GOAL OF THE EXERCISE
Your task is to gather the lines below that hold the string "slack".

RECORD SET

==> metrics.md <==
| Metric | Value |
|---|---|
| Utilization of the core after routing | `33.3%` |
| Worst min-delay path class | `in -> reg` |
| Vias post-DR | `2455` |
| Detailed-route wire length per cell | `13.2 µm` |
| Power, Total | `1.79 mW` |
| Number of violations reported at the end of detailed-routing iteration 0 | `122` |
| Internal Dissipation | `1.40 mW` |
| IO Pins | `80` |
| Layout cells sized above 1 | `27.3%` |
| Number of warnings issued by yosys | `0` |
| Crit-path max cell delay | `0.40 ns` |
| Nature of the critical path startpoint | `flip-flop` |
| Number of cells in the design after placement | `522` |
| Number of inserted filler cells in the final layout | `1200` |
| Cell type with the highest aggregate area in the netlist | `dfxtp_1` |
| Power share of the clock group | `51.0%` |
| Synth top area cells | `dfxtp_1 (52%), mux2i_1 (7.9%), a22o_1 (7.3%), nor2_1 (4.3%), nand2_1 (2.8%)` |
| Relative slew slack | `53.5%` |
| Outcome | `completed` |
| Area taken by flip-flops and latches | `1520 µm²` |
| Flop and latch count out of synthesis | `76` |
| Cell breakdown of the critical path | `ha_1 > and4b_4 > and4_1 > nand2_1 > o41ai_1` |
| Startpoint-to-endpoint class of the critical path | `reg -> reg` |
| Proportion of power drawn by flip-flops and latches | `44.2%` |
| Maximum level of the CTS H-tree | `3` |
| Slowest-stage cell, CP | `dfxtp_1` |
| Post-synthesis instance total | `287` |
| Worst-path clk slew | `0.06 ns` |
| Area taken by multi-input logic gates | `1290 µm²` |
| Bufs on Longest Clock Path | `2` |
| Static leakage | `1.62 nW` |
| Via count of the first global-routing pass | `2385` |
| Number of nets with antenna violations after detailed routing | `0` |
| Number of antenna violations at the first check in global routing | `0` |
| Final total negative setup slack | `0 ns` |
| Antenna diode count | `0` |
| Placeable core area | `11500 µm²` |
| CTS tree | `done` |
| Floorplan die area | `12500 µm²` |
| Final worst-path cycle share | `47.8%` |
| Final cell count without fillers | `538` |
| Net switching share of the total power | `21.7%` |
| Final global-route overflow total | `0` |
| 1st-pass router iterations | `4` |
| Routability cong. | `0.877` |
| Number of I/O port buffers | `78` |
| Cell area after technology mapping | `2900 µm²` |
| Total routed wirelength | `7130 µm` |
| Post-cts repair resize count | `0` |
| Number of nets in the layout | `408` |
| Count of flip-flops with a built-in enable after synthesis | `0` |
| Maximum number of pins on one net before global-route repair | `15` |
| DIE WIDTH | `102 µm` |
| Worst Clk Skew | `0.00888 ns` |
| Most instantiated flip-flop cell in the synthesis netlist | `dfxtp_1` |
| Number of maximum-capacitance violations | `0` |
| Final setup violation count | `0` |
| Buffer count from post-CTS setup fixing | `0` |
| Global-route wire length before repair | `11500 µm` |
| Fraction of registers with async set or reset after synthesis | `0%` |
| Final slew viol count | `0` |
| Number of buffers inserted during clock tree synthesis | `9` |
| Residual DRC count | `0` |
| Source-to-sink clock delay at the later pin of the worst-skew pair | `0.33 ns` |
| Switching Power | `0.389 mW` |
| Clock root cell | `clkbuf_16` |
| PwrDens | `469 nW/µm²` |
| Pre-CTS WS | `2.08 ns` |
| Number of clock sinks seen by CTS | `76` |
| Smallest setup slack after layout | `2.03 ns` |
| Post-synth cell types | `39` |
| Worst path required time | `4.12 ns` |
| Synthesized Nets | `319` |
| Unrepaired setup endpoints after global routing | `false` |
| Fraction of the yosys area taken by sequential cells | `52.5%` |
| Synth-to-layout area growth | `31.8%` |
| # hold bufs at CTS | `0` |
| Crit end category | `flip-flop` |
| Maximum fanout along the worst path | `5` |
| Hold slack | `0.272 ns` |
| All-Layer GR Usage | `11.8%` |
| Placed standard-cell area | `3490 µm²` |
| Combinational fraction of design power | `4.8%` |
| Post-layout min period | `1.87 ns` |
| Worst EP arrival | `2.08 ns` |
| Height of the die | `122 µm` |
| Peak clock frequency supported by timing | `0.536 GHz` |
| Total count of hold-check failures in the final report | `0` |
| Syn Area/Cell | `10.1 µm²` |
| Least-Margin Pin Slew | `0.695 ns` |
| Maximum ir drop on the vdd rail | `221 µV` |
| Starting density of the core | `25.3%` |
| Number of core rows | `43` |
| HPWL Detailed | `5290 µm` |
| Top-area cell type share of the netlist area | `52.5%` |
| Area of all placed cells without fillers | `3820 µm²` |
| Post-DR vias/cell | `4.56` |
## config.mk

```make
export PLATFORM = sky130hd
export DESIGN_NAME = ex_operand_stage
export DESIGN_NICKNAME = d
export VERILOG_FILES = /design/src/rtl/ex_operand_stage.sv
export SDC_FILE = /design/constraint.sdc
export NUM_CORES = 1
export LEC_CHECK = 0
export CAP_MARGIN = 20
export CORE_MARGIN = 8
export CORE_UTILIZATION = 45
export DETAILED_ROUTE_END_ITERATION = 10
export PLACE_DENSITY = 0.91
export SYNTH_ARGS = -nofsm -noshare
export SYNTH_HDL_FRONTEND = slang
export SYNTH_SLANG_ARGS = --single-unit
```

## constraint.sdc

```tcl
create_clock -name clk -period 3.1 [get_ports clk]
set_clock_uncertainty 0.1 [all_clocks]
set_input_delay 0.62 -clock clk [delete_from_list [all_inputs] [get_ports clk]]
set_output_delay 0.62 -clock clk [all_outputs]
set_load 0.02 [all_outputs]
```
--- src/rtl/alu_issue_stage.sv ---
// RV32I decode/issue stage feeding the ALU, with a 2-entry skid buffer for full throughput.
// Optional illegal-encoding flag output enabled by defining ALU_ISSUE_ILLEGAL_CHECK_EN.
//   state   | meaning
//   ST_PASS | skid empty, in_ready=1, accepts go to the output register when it is free
//   ST_FULL | skid holds the entry behind the stalled output register, in_ready=0
module alu_issue_stage #(
  parameter int DATA_WIDTH = 32,
  parameter int CNT_WIDTH  = 16
) (
  input  logic                  clk,
  input  logic                  rst,
  input  logic                  in_valid,
  output logic                  in_ready,
  input  logic [31:0]           in_instr,
  input  logic [DATA_WIDTH-1:0] in_pc,
  input  logic [DATA_WIDTH-1:0] in_rs1_data,
  input  logic [DATA_WIDTH-1:0] in_rs2_data,
  output logic                  out_valid,
  input  logic                  out_ready,
  output logic [3:0]            out_alu_control,
  output logic [DATA_WIDTH-1:0] out_operand_a,
  output logic [DATA_WIDTH-1:0] out_operand_b,
  output logic [4:0]            out_rd,
  output logic                  out_reg_write,
  output logic [CNT_WIDTH-1:0]  issue_count
`ifdef ALU_ISSUE_ILLEGAL_CHECK_EN
  ,
  output logic                  out_illegal
`endif
);

  localparam logic [6:0] OPC_OP     = 7'b0110011;
  localparam logic [6:0] OPC_OP_IMM = 7'b0010011;
  localparam logic [6:0] OPC_LUI    = 7'b0110111;
  localparam logic [6:0] OPC_AUIPC  = 7'b0010111;
  localparam logic [6:0] F7_BASE    = 7'b0000000;
  localparam logic [6:0] F7_ALT     = 7'b0100000;
  localparam logic [3:0] ALU_ADD    = 4'b0000;
  localparam logic [3:0] ALU_SLL    = 4'b0001;

  typedef struct packed {
    logic [3:0]            alu_control;
    logic [DATA_WIDTH-1:0] operand_a;
    logic [DATA_WIDTH-1:0] operand_b;
    logic [4:0]            rd;
    logic                  reg_write;
  } entry_t;

  typedef enum logic {ST_PASS, ST_FULL} state_t;

  state_t state;
  entry_t dec, out_q, skid_q;
  logic   dec_illegal;
  logic   accept;

  logic [6:0] opcode;
  logic [2:0] funct3;
  logic [6:0] funct7;

  assign opcode = in_instr[6:0];
  assign funct3 = in_instr[14:12];
  assign funct7 = in_instr[31:25];
  assign accept = in_valid & in_ready;

  always_comb begin
    dec             = '0;
    dec.rd          = in_instr[11:7];
    dec_illegal     = 1'b0;
    case (opcode)
      OPC_OP: begin
        dec.alu_control = {funct7[5], funct3};
        dec.operand_a   = in_rs1_data;
        dec.operand_b   = in_rs2_data;
        dec.reg_write   = 1'b1;
        if (funct7 != F7_BASE && funct7 != F7_ALT)
          dec_illegal = 1'b1;
        else if (funct7 == F7_ALT && funct3 != 3'b000 && funct3 != 3'b101)
          dec_illegal = 1'b1;
      end
      OPC_OP_IMM: begin
        dec.operand_a = in_rs1_data;
        dec.operand_b = {{(DATA_WIDTH-12){in_instr[31]}}, in_instr[31:20]};
        dec.reg_write = 1'b1;
        if (funct3 == 3'b101) begin
          dec.alu_control = {funct7[5], 3'b101};
          dec.operand_b   = {{(DATA_WIDTH-5){1'b0}}, in_instr[24:20]};
          dec_illegal     = (funct7 != F7_BASE && funct7 != F7_ALT);
        end else if (funct3 == 3'b001) begin
          dec.alu_control = ALU_SLL;
          dec_illegal     = (funct7 != F7_BASE);
        end else begin
          // funct7[5] is immediate data here, so ADDI can never turn into SUB
          dec.alu_control = {1'b0, funct3};
        end
      end
      OPC_LUI: begin
        dec.alu_control = ALU_ADD;
        dec.operand_b   = {in_instr[31:12], 12'b0};
        dec.reg_write   = 1'b1;
      end
      OPC_AUIPC: begin
        dec.alu_control = ALU_ADD;
        dec.operand_a   = in_pc;
        dec.operand_b   = {in_instr[31:12], 12'b0};
        dec.reg_write   = 1'b1;
      end
      default: dec_illegal = 1'b1;
    endcase
    // Illegal or unsupported encodings still flow downstream as bubbles
    if (dec_illegal) begin
      dec.alu_control = ALU_ADD;
      dec.operand_a   = '0;
      dec.operand_b   = '0;
      dec.reg_write   = 1'b0;
    end
    if (dec.rd == 5'd0)
      dec.reg_write = 1'b0;
  end

  always_ff @(posedge clk) begin
    if (rst) begin
      state       <= ST_PASS;
      in_ready    <= 1'b1;
      out_valid   <= 1'b0;
      out_q       <= '0;
      skid_q      <= '0;
      issue_count <= '0;
    end else begin
      if (out_valid && out_ready)
        issue_count <= issue_count + CNT_WIDTH'(1);
      case (state)
        ST_PASS: begin
          if (accept) begin
            if (!out_valid || out_ready) begin
              out_q     <= dec;
              out_valid <= 1'b1;
            end else begin
              skid_q   <= dec;
              state    <= ST_FULL;
              in_ready <= 1'b0;
            end
          end else if (out_ready) begin
            out_valid <= 1'b0;
          end
        end
        ST_FULL: begin
          if (out_ready) begin
            out_q    <= skid_q;
            state    <= ST_PASS;
            in_ready <= 1'b1;
          end
        end
        default: state <= ST_PASS;
      endcase
    end
  end

`ifdef ALU_ISSUE_ILLEGAL_CHECK_EN
  logic skid_illegal;

  always_ff @(posedge clk) begin
    if (rst) begin
      out_illegal  <= 1'b0;
      skid_illegal <= 1'b0;
    end else begin
      case (state)
        ST_PASS: begin
          if (accept) begin
            if (!out_valid || out_ready)
              out_illegal <= dec_illegal;
            else
              skid_illegal <= dec_illegal;
          end
        end
        ST_FULL: begin
          if (out_ready)
            out_illegal <= skid_illegal;
        end
        default: ;
      endcase
    end
  end
`endif

  assign out_alu_control = out_q.alu_control;
  assign out_operand_a   = out_q.operand_a;
  assign out_operand_b   = out_q.operand_b;
  assign out_rd          = out_q.rd;
  assign out_reg_write   = out_q.reg_write;

endmodule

SOLVED PROBLEM
| Relative slew slack | `53.5%` |
| Final total negative setup slack | `0 ns` |
| Smallest setup slack after layout | `2.03 ns` |
| Hold slack | `0.272 ns` |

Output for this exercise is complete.